Electroacupuncture modulates v1PAG release of GABA through presynaptic cannabinoid CB1 receptors

Fu L-W, Longhurst JC. Electroacupuncture modulates v1PAG release of GABA through presynaptic cannabinoid CB1 receptors. J Appl Physiol 106: 1800-1809, 2009. First published April 9, 2009; doi:10.1152/japplphysiol.91648.2008.-Previous studies have demonstrated that electroacupuncture (EA) attenuates sympathoexcitatory reflex responses by activating a long-loop pathway involving the hypothalamic arcuate nucleus (ARC), midbrain ventrolateral periaqueductal gray (v1PAG), and rostral ventrolateral medulla (rVLM).
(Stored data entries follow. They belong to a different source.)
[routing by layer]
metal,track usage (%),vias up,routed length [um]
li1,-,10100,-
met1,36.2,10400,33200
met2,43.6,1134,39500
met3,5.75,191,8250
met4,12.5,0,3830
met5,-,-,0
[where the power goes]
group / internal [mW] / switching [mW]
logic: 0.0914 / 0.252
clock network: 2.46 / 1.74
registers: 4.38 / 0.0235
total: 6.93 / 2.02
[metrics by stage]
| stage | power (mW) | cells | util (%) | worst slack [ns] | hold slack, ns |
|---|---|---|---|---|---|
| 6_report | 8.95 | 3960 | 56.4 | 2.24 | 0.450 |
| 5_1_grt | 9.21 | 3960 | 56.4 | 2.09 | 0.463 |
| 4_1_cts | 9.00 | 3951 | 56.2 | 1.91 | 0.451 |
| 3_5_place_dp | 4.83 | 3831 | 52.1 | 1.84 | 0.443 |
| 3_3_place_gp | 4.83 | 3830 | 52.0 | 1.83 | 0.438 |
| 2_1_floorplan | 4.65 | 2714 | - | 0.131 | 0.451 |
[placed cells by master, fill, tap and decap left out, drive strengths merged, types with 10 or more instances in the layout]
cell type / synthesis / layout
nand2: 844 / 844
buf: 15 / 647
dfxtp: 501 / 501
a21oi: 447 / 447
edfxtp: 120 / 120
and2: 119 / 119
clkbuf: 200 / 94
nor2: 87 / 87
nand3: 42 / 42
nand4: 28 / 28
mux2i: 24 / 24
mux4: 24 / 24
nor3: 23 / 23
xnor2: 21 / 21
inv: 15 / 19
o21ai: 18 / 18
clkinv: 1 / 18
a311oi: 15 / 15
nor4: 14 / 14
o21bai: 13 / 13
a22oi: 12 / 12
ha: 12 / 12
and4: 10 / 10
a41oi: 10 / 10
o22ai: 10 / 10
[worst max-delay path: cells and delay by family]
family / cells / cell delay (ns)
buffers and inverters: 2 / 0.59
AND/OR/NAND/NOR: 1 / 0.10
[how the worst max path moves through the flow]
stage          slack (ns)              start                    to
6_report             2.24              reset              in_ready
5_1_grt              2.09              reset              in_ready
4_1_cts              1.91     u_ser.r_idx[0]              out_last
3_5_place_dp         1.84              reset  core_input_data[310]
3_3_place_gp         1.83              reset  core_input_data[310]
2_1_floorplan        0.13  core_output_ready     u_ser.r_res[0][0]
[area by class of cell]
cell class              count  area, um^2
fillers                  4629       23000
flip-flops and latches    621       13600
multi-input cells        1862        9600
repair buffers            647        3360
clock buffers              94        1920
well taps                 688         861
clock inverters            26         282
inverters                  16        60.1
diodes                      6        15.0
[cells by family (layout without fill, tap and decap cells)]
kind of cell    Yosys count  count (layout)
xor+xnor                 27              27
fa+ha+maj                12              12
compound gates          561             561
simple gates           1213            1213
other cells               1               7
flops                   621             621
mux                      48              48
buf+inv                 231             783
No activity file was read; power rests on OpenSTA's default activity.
$ cat config.mk
export PLATFORM = sky130hd
export DESIGN_NAME = btn_press_decoder
export DESIGN_NICKNAME = d
export VERILOG_FILES = /design/src/rtl/btn_press_decoder.sv
export SDC_FILE = /design/constraint.sdc
export NUM_CORES = 1
export LEC_CHECK = 0
export CAP_MARGIN = 20
export CORE_AREA = 5 5 42 44
export CTS_CLUSTER_DIAMETER = 40
export DETAILED_ROUTE_END_ITERATION = 8
export DIE_AREA = 0 0 47 49
export PLACE_DENSITY_LB_ADDON = 0.3
export SYNTH_ARGS = -nofsm -noshare
export SYNTH_HDL_FRONTEND = slang
export SYNTH_SLANG_ARGS = --single-unit
$ cat constraint.sdc
create_clock -name clk -period 2.9 [get_ports clk]
set_clock_uncertainty 0.1 [all_clocks]
set_input_delay 0.29 -clock clk [delete_from_list [all_inputs] [get_ports clk]]
set_output_delay 0.29 -clock clk [all_outputs]
set_load 0.03 [all_outputs]
$ cat config.mk
export PLATFORM = sky130hd
export DESIGN_NAME = fifo_rd_packer
export DESIGN_NICKNAME = d
export VERILOG_FILES = /design/src/rtl/fifo_rd_packer.sv
export SDC_FILE = /design/constraint.sdc
export NUM_CORES = 1
export LEC_CHECK = 0
export BUFFER_PORTS_ARGS = -buffer_cell sky130_fd_sc_hd__buf_2
export CORE_MARGIN = 4
export CORE_UTILIZATION = 45
export DETAILED_ROUTE_END_ITERATION = 16
export PLACE_DENSITY = 0.71
export SYNTH_ARGS = -nofsm -noshare
export SYNTH_HDL_FRONTEND = slang
export SYNTH_SLANG_ARGS = --single-unit
$ cat constraint.sdc
create_clock -name rd_clk -period 2.9 [get_ports rd_clk]
set_clock_uncertainty 0.2 [all_clocks]
set_input_delay 0.145 -clock rd_clk [delete_from_list [all_inputs] [get_ports rd_clk]]
set_output_delay 0.145 -clock rd_clk [all_outputs]
set_load 0.1 [all_outputs]
$ cat src/rtl/fifo_rd_packer.sv
`default_nettype none
// ============================================================================
//  Module   : fifo_rd_packer
//  Purpose  : Read-side drain stage for async_fifo. Pops lane-sized entries,
//             packs BYTES_PER_WORD of them into one word (first pop in lane 0)
//             and presents it on a valid/ready interface. Partial words are
//             emitted with a keep mask on flush request or idle timeout.
//  Revision : 1.0 - initial release
// ============================================================================
module fifo_rd_packer #(
  parameter int DATA_WIDTH     = 8,
  parameter int BYTES_PER_WORD = 4,
  parameter int TIMEOUT        = 16,
  parameter int TO_WIDTH       = 8
) (
  input  logic                                 rd_clk,
  input  logic                                 rd_rst_n,
  output logic                                 fifo_rd_en,
  input  logic [DATA_WIDTH-1:0]                fifo_rd_data,
  input  logic                                 fifo_empty,
  input  logic                                 flush_req,
  output logic [DATA_WIDTH*BYTES_PER_WORD-1:0] out_data,
  output logic [BYTES_PER_WORD-1:0]            out_keep,
  output logic                                 out_valid,
  input  logic                                 out_ready,
  output logic [15:0]                          words_out
);

  localparam int CW = $clog2(BYTES_PER_WORD + 1);
  localparam int WW = DATA_WIDTH * BYTES_PER_WORD;

  localparam logic [0:0] S_FILL = 1'b0;
  localparam logic [0:0] S_HOLD = 1'b1;

  localparam logic [CW-1:0]       LAST_LANE = CW'(BYTES_PER_WORD - 1);
  localparam logic [CW:0]         WORD_LANES = (CW+1)'(BYTES_PER_WORD);
  localparam logic [TO_WIDTH-1:0] TO_LAST   = TO_WIDTH'((TIMEOUT > 0) ? TIMEOUT - 1 : 0);
  localparam logic                TO_EN     = (TIMEOUT > 0);

  logic [0:0]          state_q, state_d;
  logic [CW-1:0]       byte_cnt_q, byte_cnt_d;
  logic                inflight_q;
  logic                flush_pend_q, flush_pend_d;
  logic [TO_WIDTH-1:0] to_cnt_q, to_cnt_d;
  logic [WW-1:0]       data_q, data_d;
  logic [BYTES_PER_WORD-1:0] keep_q, keep_d;
  logic [15:0]         words_q, words_d;

  logic          in_fill;
  logic          cnt_nz;
  logic [CW:0]   fill_level;
  logic          room;
  logic          idle;
  logic          to_hit;
  logic          flush_go;

  assign in_fill    = (state_q == S_FILL);
  assign cnt_nz     = (byte_cnt_q != '0);
  // Lanes already captured plus the one possibly still on its way from the FIFO.
  assign fill_level = {1'b0, byte_cnt_q} + {{CW{1'b0}}, inflight_q};
  assign room       = (fill_level < WORD_LANES);

  // Partial word sitting with nothing arriving: the condition the timeout measures.
  assign idle     = in_fill && cnt_nz && fifo_empty && !inflight_q;
  assign to_hit   = TO_EN && idle && (to_cnt_q == TO_LAST);
  // A flush can only close the word once no entry is in flight.
  assign flush_go = in_fill && cnt_nz && !inflight_q && (flush_req || flush_pend_q || to_hit);

  // Pop while there is space for one more lane. The pop is also held off on the
  // edge that closes a partial word, otherwise that entry would land in HOLD and
  // be lost. Reset forces the request low so nothing is popped during reset.
  assign fifo_rd_en = rd_rst_n && in_fill && !fifo_empty && room && !flush_go;

  assign out_valid = (state_q == S_HOLD);
  assign out_data  = data_q;
  assign out_keep  = keep_q;
  assign words_out = words_q;

  // Next-state: lane capture, word close (full or flushed), timeout and handshake.
  always_comb begin
    state_d      = state_q;
    byte_cnt_d   = byte_cnt_q;
    flush_pend_d = flush_pend_q;
    to_cnt_d     = to_cnt_q;
    data_d       = data_q;
    keep_d       = keep_q;
    words_d      = words_q;

    case (state_q)
      S_FILL: begin
        if (idle && !flush_go && TO_EN) begin
          to_cnt_d = to_cnt_q + 1'b1;
        end else begin
          to_cnt_d = '0;
        end

        if (inflight_q) begin
          for (int l = 0; l < BYTES_PER_WORD; l++) begin
            if (byte_cnt_q == CW'(l)) begin
              data_d[l*DATA_WIDTH +: DATA_WIDTH] = fifo_rd_data;
            end
          end
          byte_cnt_d = byte_cnt_q + 1'b1;
          if (byte_cnt_q == LAST_LANE) begin
            // Word completed by this capture; any pending flush is satisfied by it.
            state_d      = S_HOLD;
            keep_d       = '1;
            flush_pend_d = 1'b0;
          end else if (flush_req) begin
            // Defer the flush one edge so the entry being captured is included.
            flush_pend_d = 1'b1;
          end
        end else if (flush_go) begin
          state_d      = S_HOLD;
          flush_pend_d = 1'b0;
          for (int l = 0; l < BYTES_PER_WORD; l++) begin
            keep_d[l] = (CW'(l) < byte_cnt_q);
          end
        end
      end

      S_HOLD: begin
        to_cnt_d     = '0;
        flush_pend_d = 1'b0;
        if (out_ready) begin
          state_d    = S_FILL;
          byte_cnt_d = '0;
          keep_d     = '0;
          // Clear the buffer so unused lanes of the next partial word read as 0.
          data_d     = '0;
          words_d    = words_q + 16'd1;
        end
      end

      default: begin
        state_d = S_FILL;
      end
    endcase
  end

  // State registers with asynchronous active-low reset.
  always_ff @(posedge rd_clk or negedge rd_rst_n) begin
    if (!rd_rst_n) begin
      state_q      <= S_FILL;
      byte_cnt_q   <= '0;
      inflight_q   <= 1'b0;
      flush_pend_q <= 1'b0;
      to_cnt_q     <= '0;
      data_q       <= '0;
      keep_q       <= '0;
      words_q      <= '0;
    end else begin
      state_q      <= state_d;
      byte_cnt_q   <= byte_cnt_d;
      inflight_q   <= fifo_rd_en;
      flush_pend_q <= flush_pend_d;
      to_cnt_q     <= to_cnt_d;
      data_q       <= data_d;
      keep_q       <= keep_d;
      words_q      <= words_d;
    end
  end

endmodule
`default_nettype wire

==> qor.txt <==
Static leakage: 1.86 nW
Final WL: 6.72 mm
DRT iter0 DRCs: 107
Tcrit/Tclk final: 0.955
First-pass GRT wire length: 10.9 mm
Worst vdd ir: 0.879 mV
Leading area contributor after synthesis: dfrtp_1
WL per Instance: 14.5 um
GP Congestion: 0.820
RSZ-0062 raised after global routing: no
Setup bufs post-CTS: 0
Clk_lat worst skew: 0.34 ns
CTS tree: done
Max-slew violations: 0
Netlist cell types: 36
# diodes: 0
Post-synth EDFFs: 0
Syn_nets: 319
Measured slew at the worst slew-check pin: 0.829 ns
Synth Cell Area: 2930 um2
Status: finished clean
Clk root buf: clkbuf_8
Vias/cell: 5.10
Setup_tns: 0 ns
Crit Path Max Fanout: 8
Post-synth top area share: 0.563
CP Launch Type: flop
Row count: 29
Crit Path Class: flop to output port
CTS Buf Count: 9
Count leader, synth: nand2_1
Synth warnings: 0
Syn avg cell area: 9.74 um2
Seq cells post-synth: 66
Filler cells: 552
Post-synthesis sequential area ratio: 0.563
Layout Area Growth over Synthesis: 25.9%
Top Ports: 67
Worst hold-check path type: flop to flop
Final core occ: 0.582
CP required: 2.56 ns
Fin nets: 399
Clock Pin Slew Worst Setup and Hold Paths: 0.08 ns
MaxCap Viol Count: 0
Crit path DAT: 2.42 ns
Share of cells above drive strength 1: 0.259
Via Count: 2363
GRT Total Usage: 0.184
Maximum operating frequency: 361 MHz
Synth top area cells: dfrtp_1 (56%), nand2_1 (11%), o21ai_0 (4.3%), xor2_1 (3.6%), xnor2_1 (3.3%)
Final HPWL DP: 4.52 mm
Core box area: 6350 um2
CP endpoint kind: output port
1st-pass router iterations: 4
GRT overflow: 0
Top FF cell, synth: dfrtp_1
Drc violations: 0
Die Area: 7870 um2
H-Tree Depth: 3
Largest net degree at the start of global routing: 67
Antenna violations before repair: 0
Post-route antenna net violation count: 0
Final setup violation count: 0
CTS sink count: 66
Fin crit period: 2.77 ns
Initial Util: 0.462
Port bufs: 66
Max_slew headroom: 0.447
Syn Inst Count: 301
Vias in the first global route: 2252
PwrDens: 1110 nW/um2
Die width: 88.7 um
Async SR Flop Fraction: 1.00
Final Hold Fails: 0
Chip height: 88.7 um
Clk buf depth: 2
Most instantiated cells after synthesis: nand2_1 (83), dfrtp_1 (66), o21ai_0 (25)
==> cells by family (layout without fill, tap and decap cells) <==
kind of cell    after synthesis  in the layout  share of synthesized area
compound gates               37             37                     0.0712
xor+xnor                     23             23                     0.0687
fa+ha+maj                     5              5                     0.0213
buf+inv                      17            102                     0.0290
flops                        66             66                      0.563
mux                           3              3                     0.0107
simple gates                150            150                      0.236
==> final timing paths <==
check | slack (ns) | start | endpoint | cells past startpoint
min in group asynchronous | 0.37 | rd_rst_n | inflight_q | 3
max in group asynchronous | 1.53 | rd_rst_n | out_valid | 3
worst max register to register | 0.28 | byte_cnt_q[0] | inflight_q | 7
worst min register to register | 0.27 | words_out[15] | words_out[15] | 1
worst min-delay path | 0.27 | words_out[15] | words_out[15] | 1
worst max-delay path | 0.13 | byte_cnt_q[0] | fifo_rd_en | 7
==> worst max-delay path: stages (launching register included) <==
cell and delay [ns]:
dfrtp_1 0.47, inv_2 0.13, ha_4 0.14, nor2b_4 0.18
nor3_2 0.06, a221o_4 0.45, nor4bb_4 0.31, buf_4 0.34
==> routing by layer <==
metal	share of wire	global-route usage
met1	0.48	0.255
met5	0	0
met2	0.45	0.276
met4	0.012	0.0701
met3	0.058	0.0512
Neurons in the ARC provide excitatory input to the v1PAG, whereas the v1PAG inhibits neuronal activity in the rVLM. gamma-Aminobutyric acid (GABA) and glutamate (Glu) have been identified in the v1PAG. Endocannabinoids (ECs), acting as atypical neurotransmitters, inhibit the release of both neurotransmitters in the hypothalamus and midbrain through a presynaptic cannabinoid type 1 (CB1) receptor mechanism. The EC system has been observed in the dorsal but not in the v1PAG. Since it is uncertain whether ECs influence GABA and Glu in the v1PAG, the present study tested the hypothesis that EA modulates the release of these neurotransmitters in the v1PAG through a presynaptic CB1 receptor mechanism. We measured the release of GABA and Glu simultaneously by using HPLC to assess samples collected with microdialysis probes inserted unilaterally into the v1PAG of intact anesthetized rats. Twenty-eight min of EA (2 Hz, 2-4 mA, 0.5 ms) at the P5-6 acupoints reduced the release of GABA by 39% during EA and by 44% 15 min after EA. Thirty-five minutes after EA, GABA concentrations returned to pre-EAlevels. In contrast, sham EA did not change the v1PAG GABA concentration. Blockade of CB1 receptors with AM251, a selective CB1 receptor antagonist, reversed the EA-modulated changes in GABA concentration, whereas micro-injection of vehicle into the v1PAG did not alter EA-modulated GABA changes. In addition, we observed no changes in the v1PAG Glu concentrations during EA, although the baseline concentration of Glu was much higher than that of GABA (3,541 +/- 373 vs. 33.8 +/- 8.7 nM, Glu vs. GABA). These results suggest that EA modulates the sympathoexcitatory reflex responses by decreasing the release of GABA, but not Glu, in the v1PAG, most likely through a presynaptic CB1 receptor mechanism.